German Regulator BaFin Orders Oversight and Limits on Digital Bank N26

Germany’s regulatory authority BaFin has reportedly imposed stricter oversight on digital bank N26, which now includes certain limits on new business based in the Netherlands along with the appointment of a special monitor.

As widely reported, this is not the first time that N26 has faced regulatory challenges. It’s actually the second special monitor since 2021 for the digital banking service provider.

As reported by Reuters and other media outlets, BaFin flagged what it considers to be serious shortcomings in risk management; certain weaknesses in complaint handling;  structural issues allegedly found in the overall lending organization; issues pertaining to requirements to hold additional capital; and a ban on any new mortgage offerings in the Netherlands.

In August of this year, one of the Fintech’s original founders, Valentin Stalf, stated that he will be stepping down as co-CEO and be joining the company’s supervisory board. Additionally, a new chief risk officer was also appointed beginning on December 1, 2025.

The mobile banking focused Fintech this year had reportedly doubled the size of its supervisory board to six members, appointing a new chairperson who once sat on the board of Germany’s reserve bank.

While this latest update may be a cause for concern, it is still worth noting that over the years, N26 has made substantial progress. The company has been focused on providing more accessible digital financial services. Other Fintechs and digital banks such as Revolut, Monzo, and many others have also faced regulatory hurdles in the past few years.
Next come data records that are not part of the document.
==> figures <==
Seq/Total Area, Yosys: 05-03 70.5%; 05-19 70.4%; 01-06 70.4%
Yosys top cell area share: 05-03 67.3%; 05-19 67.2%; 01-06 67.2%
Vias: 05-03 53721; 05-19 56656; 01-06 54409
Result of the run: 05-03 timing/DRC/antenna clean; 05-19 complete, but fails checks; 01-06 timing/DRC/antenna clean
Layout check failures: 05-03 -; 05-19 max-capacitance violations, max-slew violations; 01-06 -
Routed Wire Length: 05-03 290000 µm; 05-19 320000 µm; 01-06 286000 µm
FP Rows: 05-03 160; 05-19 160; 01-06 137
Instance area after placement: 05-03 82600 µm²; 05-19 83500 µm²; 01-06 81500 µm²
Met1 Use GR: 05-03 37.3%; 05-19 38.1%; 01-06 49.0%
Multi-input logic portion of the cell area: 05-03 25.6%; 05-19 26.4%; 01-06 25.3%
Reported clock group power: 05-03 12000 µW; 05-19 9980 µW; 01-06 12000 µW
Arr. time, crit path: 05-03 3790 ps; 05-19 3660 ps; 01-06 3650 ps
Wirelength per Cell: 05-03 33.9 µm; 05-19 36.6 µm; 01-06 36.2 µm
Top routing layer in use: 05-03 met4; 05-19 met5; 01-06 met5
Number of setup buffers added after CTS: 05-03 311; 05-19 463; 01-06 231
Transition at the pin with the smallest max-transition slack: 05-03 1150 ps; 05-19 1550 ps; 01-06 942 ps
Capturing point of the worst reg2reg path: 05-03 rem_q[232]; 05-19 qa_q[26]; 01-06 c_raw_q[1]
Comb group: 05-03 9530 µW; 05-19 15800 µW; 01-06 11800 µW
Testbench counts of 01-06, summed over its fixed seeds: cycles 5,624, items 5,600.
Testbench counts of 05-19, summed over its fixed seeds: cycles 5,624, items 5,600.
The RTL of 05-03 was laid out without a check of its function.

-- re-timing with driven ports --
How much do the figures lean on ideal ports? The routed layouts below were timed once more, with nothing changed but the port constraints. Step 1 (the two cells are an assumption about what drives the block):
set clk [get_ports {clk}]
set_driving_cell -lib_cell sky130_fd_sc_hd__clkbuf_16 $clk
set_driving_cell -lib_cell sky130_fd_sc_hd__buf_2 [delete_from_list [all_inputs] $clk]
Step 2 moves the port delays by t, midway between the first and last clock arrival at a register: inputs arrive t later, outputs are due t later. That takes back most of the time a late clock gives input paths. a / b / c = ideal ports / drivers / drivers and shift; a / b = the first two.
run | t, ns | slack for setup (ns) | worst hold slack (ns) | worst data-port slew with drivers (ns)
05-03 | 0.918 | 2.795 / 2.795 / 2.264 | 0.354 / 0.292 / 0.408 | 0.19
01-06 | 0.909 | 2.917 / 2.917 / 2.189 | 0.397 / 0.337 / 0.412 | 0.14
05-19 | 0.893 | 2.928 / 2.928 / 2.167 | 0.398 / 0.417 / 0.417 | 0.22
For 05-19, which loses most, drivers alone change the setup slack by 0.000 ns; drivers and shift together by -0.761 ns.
From an optimization exercise on the open Yosys and OpenROAD flow, aimed at small area, a short achievable clock period and few clock cycles per item; shortcuts taken in it are not production practice. In this exercise RTL edits were held to simulation tests only and were not proved equivalent to the original. Power figures rest on the tool's default switching activity, not on a simulated workload.

// key_led_fade_table
module key_led_fade_table (
    input  logic                                i_clk,
    input  logic                                i_rst_n,
    input  logic                                s_axis_tvalid,
    output logic                                s_axis_tready,
    input  logic [kfade_pkg::IN_TDATA_W-1:0]    s_axis_tdata,    
    input  logic                                s_axis_tuser,    
    output logic                                m_axis_tvalid,
    input  logic                                m_axis_tready,
    output logic [kfade_pkg::OUT_TDATA_W-1:0]   m_axis_tdata,    
    output logic                                m_axis_tuser,    
    output logic                                m_axis_tlast     
);
For scale: roughly 6400 cells after synthesis, roughly 2200 flip-flops, about 73 I/O pins, roughly 91000 um^2 of cells after synthesis.
clock: 8.0 ns
lec_check: 0
cap_margin: 40
core_margin: 2
core_utilization: 55
setup_slack_margin: 4.5
slew_margin: 30
run.sh (not shown) runs the stock make flow with config.mk's settings and CLKGATE_MAP_FILE= SYNTH_SCRIPT=/design/flow/synth_recipe.tcl, a recipe that flattens the netlist after the stock synthesis.
Testbench counts at the start, summed over its fixed seeds: cycles 10,762, items 4,800.
Edit:
CAP_MARGIN = 30   (was 40)
CORE_UTILIZATION = 45   (was 55)
CTS_BUF_LIST = sky130_fd_sc_hd__clkbuf_8   (was default)
CTS_CLUSTER_DIAMETER = 80   (was default)
CTS_CLUSTER_SIZE = 14   (was default)
SETUP_SLACK_MARGIN = 4.2   (was 4.5)
SLEW_MARGIN = 25   (was 30)
Effect:
- total power shrinks by 18%
- worst hold slack improved by 0.0034 ns
- synthesized area does not change
- maximum frequency came out higher by about 0.5%
- core utilization is lower by 16 points
- global-route usage decreases by 8.7 points
- die area rises by about 22%
- clock-buffer cell count goes down by 101


Starting RTL as in the previous note.
==> flow/design.v (excerpt) <==
module key_led_fade_table (
    input  logic                                i_clk,
    input  logic                                i_rst_n,
    input  logic                                s_axis_tvalid,
    output logic                                s_axis_tready,
    input  logic [kfade_pkg::IN_TDATA_W-1:0]    s_axis_tdata,    
    input  logic                                s_axis_tuser,    
    output logic                                m_axis_tvalid,
    input  logic                                m_axis_tready,
    output logic [kfade_pkg::OUT_TDATA_W-1:0]   m_axis_tdata,    
    output logic                                m_axis_tuser,    
    output logic                                m_axis_tlast     
);
clock: 8.0 ns
lec_check: 0
cap_margin: 30
core_margin: 2
core_utilization: 45
cts_buf_list: sky130_fd_sc_hd__clkbuf_8
cts_cluster_diameter: 80
cts_cluster_size: 14
setup_slack_margin: 4.0
slew_margin: 25
Testbench counts at the start, summed over its fixed seeds: cycles 10,762, items 4,800.
Rerun with:
--- a/flow/config.mk
+++ b/flow/config.mk
@@ -6,5 +6,5 @@
 export NUM_CORES = 4
 export LEC_CHECK = 0
-export CAP_MARGIN = 30
+export CAP_MARGIN = 40
 export CORE_MARGIN = 2
 export CORE_UTILIZATION = 45
@@ -12,4 +12,4 @@
 export CTS_CLUSTER_DIAMETER = 80
 export CTS_CLUSTER_SIZE = 14
-export SETUP_SLACK_MARGIN = 4.0
-export SLEW_MARGIN = 25
+export SETUP_SLACK_MARGIN = 4.2
+export SLEW_MARGIN = 30
What happened: Die area does not change. Via count increases by about 1.5%. Utilization increases by 0.77 points. Wire length increases by about 3.2%. Non-clock buffer count increases by 54. Combinational power increases by about 5%. Final area increases by about 1.5%. First-iteration DRC count increases by about 4.4%.
Rerun with:
--- a/flow/config.mk
+++ b/flow/config.mk
@@ -12,4 +12,4 @@
 export CTS_CLUSTER_DIAMETER = 80
 export CTS_CLUSTER_SIZE = 14
-export SETUP_SLACK_MARGIN = 4.2
+export SETUP_SLACK_MARGIN = 4.4
 export SLEW_MARGIN = 30
=> The new run ran to the end with no violations. Fmax rises by about 1.4%. First-iteration DRC count rises by 6.0%. Non-clock buffer count rises by 170. Global-route usage rises by 1.3 points. Sequential cell count stays the same. Clock power rises by about 2%. Cell count rises by about 1.8%. Utilization rises by 2.0 points. Die area is unchanged. Register-to-register slack gets better by 0.05 ns. Hold slack gets better by 0.019 ns.
Rerun with:
--- a/flow/config.mk
+++ b/flow/config.mk
@@ -9,7 +9,4 @@
 export CORE_MARGIN = 2
 export CORE_UTILIZATION = 45
-export CTS_BUF_LIST = sky130_fd_sc_hd__clkbuf_8
-export CTS_CLUSTER_DIAMETER = 80
-export CTS_CLUSTER_SIZE = 14
-export SETUP_SLACK_MARGIN = 4.4
+export SETUP_SLACK_MARGIN = 4.2
 export SLEW_MARGIN = 30
Effect: The changed run went through all stages and came out clean. Power rose by 22%. First-iteration DRC count went down by 0.53%. Cell area climbs by 0.67%. Synthesized cell count does not change. Clock power goes up by 75%. Wire length fell by 4.3%. Utilization came out higher by 0.36 points. Fmax climbs by 0.99%. Sequential power stays flat.

what the ideal ports hide:
Ports are ideal in the flow. The routed layouts listed here were re-timed in OpenROAD. Step 1 sets driving cells, clkbuf_16 on the clock port and buf_2 on the other inputs (assumed; they add their load-dependent delay and slew). Step 2 times the ports against the registers' clock, not the clock port: input delays grow and output delays shrink by t, the midpoint of the rising clock arrivals with the driver on. Slacks: ideal ports / drivers / drivers and shift; pairs: ideal ports / drivers.
run | t, ns | slack for setup (ns) | slew at the worst register clock pin (ns)
the first run of note 1 | 0.943 | 4.050 / 4.050 / 4.050 | 0.07 / 0.07
the second run of note 1 | 1.097 | 4.068 / 4.068 / 4.068 | 0.11 / 0.11
the first run of note 2 | 1.062 | 3.900 / 3.900 / 3.900 | 0.11 / 0.11
the second run of note 2 | 1.069 | 4.047 / 4.047 / 4.047 | 0.11 / 0.11
the third run of note 2 | 1.072 | 4.102 / 4.102 / 4.102 | 0.11 / 0.11
the fourth run of note 2 | 0.967 | 4.140 / 4.140 / 4.140 | 0.07 / 0.07
After both steps setup and hold are still met in every run listed.
From an optimization exercise on the open Yosys and OpenROAD flow, aimed at small area and few clock cycles per item; shortcuts taken in it are not production practice.
Only simulation tests tie the RTL to the original design; equivalence was not proved.

==> 04-02 <==
## fp_mul_pipe
module fp_mul_pipe #(
  parameter int EXP_W = 8,
  parameter int MAN_W = 23,
  parameter int TAG_W = 4
) (
  input  logic                           clk,
  input  logic                           rst_n,
  input  logic                           in_valid,
  output logic                           in_ready,
  input  logic [EXP_W+MAN_W:0]           in_a,
  input  logic [EXP_W+MAN_W:0]           in_b,
  input  logic [TAG_W-1:0]               in_tag,
  output logic                           out_valid,
  input  logic                           out_ready,
  output logic [EXP_W+MAN_W:0]           out_y,
  output logic [TAG_W-1:0]               out_tag,
  output logic [3:0]                     out_flags
);
make LEC_CHECK=0 ABC_AREA=1 CAP_MARGIN=20 CORE_MARGIN=2 CORE_UTILIZATION=40 GPL_TIMING_DRIVEN=0 SLEW_MARGIN=20 SYNTH_HIERARCHICAL=1 finish   # period 7.5 ns
run.sh (not shown) runs the stock make flow with config.mk's settings and CLKGATE_MAP_FILE= SYNTH_SCRIPT=/design/flow/synth_recipe.tcl, a recipe that flattens the netlist after the stock synthesis.
==> 12-25 (differences from 04-02) <==
==> flow/flow/run.sh (new file) <==
#!/bin/bash
# Own flow: the standard layout (standard.sh, which runs the standard
# synthesis unchanged and ORFS from floorplan to finish), except that the
# input and output ports are buffered with the smallest buffer cell
# (sky130_fd_sc_hd__buf_1) instead of the cell buffer_ports picks by default.
# Repair may still resize these buffers where timing or slew needs it.
set -euo pipefail
export BUFFER_PORTS_ARGS="-buffer_cell sky130_fd_sc_hd__buf_1"
bash standard.sh finish > standard_flow.log 2>&1
==> flow/standard.sh (new file) <==
#!/bin/bash
# synth_recipe.tcl (not shown) runs the flow's synth.tcl, then flattens the netlist and writes it again
# the make line also repeats each setting of config.mk as NAME=value (left out here)
make -C /OpenROAD-flow-scripts/flow DESIGN_CONFIG=/design/flow/config.mk WORK_HOME=/design/flow/orfs CLKGATE_MAP_FILE= SYNTH_SCRIPT=/design/flow/synth_recipe.tcl "${@:-finish}"
--- a/flow/config.mk
+++ b/flow/config.mk
@@ -11,3 +11,2 @@
 export CORE_UTILIZATION = 40
-export GPL_TIMING_DRIVEN = 0
 export SLEW_MARGIN = 20
removed: flow/run.sh
==> flow_summary.toml <==
[run_status]
run_status = "complete, no violations"

[routing]
wl_met3_um = 3842
route.detailed.wl_per_inst_um = 20.68

[place]
dpl-instance-area_mm2 = 0.01785
post-place-ws_ns = -0.07175

[final_layout]
antenna_cells = 1
drive_gt1_share_pct = 9.339
nFillCells = 4008

[worst_setup_path]
crit_start = "in_b[9]"
cp-endpoint = "lo_q[47]"
critPathMaxStageDelay_ns = 0.52

[clock_network]
cts_resized = 0
-- figures above: 12-25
Although growing in a sustainable manner can be challenging for any company or business, especially in the current environment, it is imperative to be mindful of regulatory obligations. Ensuring adequate consumer protection and providing proper KYC/AML controls has become a key priority. N26 has not yet responded to this update, but will now have to take such matters more seriously, especially since this not the first warning from BaFin.